Try it: Locate the string "tree" in the listing below. Copy every line where it is found.
Input records below:
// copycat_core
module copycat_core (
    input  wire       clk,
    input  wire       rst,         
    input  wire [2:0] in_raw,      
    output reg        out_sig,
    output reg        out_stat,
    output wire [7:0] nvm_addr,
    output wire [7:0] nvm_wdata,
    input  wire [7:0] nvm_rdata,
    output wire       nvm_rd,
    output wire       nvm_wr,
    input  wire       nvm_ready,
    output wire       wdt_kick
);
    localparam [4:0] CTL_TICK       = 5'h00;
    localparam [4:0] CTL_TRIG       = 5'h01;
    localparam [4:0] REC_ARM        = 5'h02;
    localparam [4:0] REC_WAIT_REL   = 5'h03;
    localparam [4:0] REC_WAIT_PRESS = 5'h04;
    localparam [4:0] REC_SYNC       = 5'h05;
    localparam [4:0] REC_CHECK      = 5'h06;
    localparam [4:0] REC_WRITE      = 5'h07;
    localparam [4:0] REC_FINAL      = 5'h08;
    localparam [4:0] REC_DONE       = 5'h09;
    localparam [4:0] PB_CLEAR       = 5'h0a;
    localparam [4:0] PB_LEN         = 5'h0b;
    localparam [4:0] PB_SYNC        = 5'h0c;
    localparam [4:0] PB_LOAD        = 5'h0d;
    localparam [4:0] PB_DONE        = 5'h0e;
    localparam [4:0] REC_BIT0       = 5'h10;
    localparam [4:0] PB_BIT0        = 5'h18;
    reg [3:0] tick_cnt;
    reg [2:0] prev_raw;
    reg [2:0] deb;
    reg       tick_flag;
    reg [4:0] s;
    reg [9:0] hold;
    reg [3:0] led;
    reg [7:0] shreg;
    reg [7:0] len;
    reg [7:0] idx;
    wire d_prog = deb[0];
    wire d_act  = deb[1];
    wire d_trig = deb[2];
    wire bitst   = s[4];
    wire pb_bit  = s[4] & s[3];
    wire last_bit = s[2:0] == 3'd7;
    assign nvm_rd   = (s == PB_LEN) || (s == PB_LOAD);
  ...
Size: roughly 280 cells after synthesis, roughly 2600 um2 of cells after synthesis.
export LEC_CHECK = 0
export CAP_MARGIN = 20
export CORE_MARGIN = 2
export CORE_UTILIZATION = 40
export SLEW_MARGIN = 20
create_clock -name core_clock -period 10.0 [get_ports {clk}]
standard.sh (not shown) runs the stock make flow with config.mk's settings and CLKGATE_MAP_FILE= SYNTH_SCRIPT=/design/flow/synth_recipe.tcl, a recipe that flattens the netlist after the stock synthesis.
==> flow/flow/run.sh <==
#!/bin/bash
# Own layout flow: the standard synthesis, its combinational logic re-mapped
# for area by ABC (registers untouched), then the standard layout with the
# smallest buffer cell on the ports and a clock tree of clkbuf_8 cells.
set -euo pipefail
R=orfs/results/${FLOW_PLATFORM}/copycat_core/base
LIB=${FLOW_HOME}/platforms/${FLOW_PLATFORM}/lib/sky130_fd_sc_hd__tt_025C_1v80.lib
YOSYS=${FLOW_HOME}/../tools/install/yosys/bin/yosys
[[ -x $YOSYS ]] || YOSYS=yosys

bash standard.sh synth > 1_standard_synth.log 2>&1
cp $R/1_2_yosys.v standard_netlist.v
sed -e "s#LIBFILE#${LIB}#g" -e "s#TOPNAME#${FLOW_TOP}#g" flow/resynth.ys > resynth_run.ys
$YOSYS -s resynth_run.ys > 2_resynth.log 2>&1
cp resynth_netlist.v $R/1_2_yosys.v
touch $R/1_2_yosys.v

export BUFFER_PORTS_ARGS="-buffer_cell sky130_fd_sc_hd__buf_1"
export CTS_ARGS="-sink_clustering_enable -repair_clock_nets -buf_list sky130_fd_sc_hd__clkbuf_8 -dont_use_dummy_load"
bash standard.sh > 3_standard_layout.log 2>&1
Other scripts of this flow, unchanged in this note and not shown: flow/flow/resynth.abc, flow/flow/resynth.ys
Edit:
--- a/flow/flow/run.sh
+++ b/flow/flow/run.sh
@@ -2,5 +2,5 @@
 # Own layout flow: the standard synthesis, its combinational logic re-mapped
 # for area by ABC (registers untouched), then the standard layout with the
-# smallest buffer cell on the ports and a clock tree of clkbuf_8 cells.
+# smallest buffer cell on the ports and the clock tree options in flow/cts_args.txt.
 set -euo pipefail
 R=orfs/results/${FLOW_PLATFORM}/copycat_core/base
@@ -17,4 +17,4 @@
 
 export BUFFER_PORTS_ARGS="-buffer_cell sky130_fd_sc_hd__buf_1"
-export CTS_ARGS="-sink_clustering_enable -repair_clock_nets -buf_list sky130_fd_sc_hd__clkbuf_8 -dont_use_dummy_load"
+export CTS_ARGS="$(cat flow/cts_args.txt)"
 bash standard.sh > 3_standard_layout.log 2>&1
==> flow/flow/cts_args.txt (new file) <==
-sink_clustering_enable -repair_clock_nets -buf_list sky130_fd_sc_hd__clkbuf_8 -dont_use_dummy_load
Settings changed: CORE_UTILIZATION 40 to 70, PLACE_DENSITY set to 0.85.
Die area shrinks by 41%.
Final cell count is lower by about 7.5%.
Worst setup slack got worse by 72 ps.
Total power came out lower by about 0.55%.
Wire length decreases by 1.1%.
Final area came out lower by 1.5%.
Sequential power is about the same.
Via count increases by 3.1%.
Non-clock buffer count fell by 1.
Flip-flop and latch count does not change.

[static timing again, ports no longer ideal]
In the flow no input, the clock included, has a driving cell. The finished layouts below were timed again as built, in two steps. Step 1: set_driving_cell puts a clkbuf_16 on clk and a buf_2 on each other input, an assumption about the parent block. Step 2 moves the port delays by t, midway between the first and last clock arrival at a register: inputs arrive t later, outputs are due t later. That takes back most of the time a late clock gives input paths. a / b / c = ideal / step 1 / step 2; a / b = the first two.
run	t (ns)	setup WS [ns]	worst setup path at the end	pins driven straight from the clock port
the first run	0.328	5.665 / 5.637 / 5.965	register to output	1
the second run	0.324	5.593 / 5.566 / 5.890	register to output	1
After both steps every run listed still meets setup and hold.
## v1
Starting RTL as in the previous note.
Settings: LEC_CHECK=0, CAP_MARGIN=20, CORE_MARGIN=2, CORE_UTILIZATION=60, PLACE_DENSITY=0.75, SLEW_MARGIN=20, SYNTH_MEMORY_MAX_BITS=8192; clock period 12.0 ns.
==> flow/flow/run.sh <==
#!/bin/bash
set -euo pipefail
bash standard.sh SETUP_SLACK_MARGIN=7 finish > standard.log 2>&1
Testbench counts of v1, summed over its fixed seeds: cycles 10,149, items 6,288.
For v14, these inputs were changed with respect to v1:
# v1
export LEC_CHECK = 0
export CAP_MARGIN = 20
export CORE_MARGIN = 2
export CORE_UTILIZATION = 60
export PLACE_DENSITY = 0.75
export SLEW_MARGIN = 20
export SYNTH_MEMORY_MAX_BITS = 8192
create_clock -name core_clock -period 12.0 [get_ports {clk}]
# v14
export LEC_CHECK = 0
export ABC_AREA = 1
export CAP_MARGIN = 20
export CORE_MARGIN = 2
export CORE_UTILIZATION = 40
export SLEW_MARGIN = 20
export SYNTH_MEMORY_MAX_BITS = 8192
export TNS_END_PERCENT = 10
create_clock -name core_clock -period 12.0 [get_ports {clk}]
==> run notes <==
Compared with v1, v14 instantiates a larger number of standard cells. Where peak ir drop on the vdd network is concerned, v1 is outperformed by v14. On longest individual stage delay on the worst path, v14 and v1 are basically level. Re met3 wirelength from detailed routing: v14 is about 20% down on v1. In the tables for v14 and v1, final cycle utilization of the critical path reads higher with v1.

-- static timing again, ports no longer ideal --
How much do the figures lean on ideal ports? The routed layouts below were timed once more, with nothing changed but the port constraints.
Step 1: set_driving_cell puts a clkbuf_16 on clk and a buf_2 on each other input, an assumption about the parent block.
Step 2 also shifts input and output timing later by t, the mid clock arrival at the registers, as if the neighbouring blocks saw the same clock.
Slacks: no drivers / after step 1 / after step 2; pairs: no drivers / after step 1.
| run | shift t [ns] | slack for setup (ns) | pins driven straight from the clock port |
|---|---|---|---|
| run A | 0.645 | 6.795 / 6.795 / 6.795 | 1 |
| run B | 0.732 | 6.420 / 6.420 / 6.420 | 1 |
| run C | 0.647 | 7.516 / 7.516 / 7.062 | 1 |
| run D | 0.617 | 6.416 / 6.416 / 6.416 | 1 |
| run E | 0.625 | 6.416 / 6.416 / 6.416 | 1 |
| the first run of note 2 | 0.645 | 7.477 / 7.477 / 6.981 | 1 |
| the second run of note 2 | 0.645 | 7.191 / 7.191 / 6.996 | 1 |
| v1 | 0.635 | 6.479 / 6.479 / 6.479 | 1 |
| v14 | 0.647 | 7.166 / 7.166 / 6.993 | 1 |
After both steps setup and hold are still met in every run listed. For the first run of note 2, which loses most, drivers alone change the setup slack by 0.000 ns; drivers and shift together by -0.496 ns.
End of Input records.
Response:
# smallest buffer cell on the ports and a clock tree of clkbuf_8 cells.
-# smallest buffer cell on the ports and a clock tree of clkbuf_8 cells.
+# smallest buffer cell on the ports and the clock tree options in flow/cts_args.txt.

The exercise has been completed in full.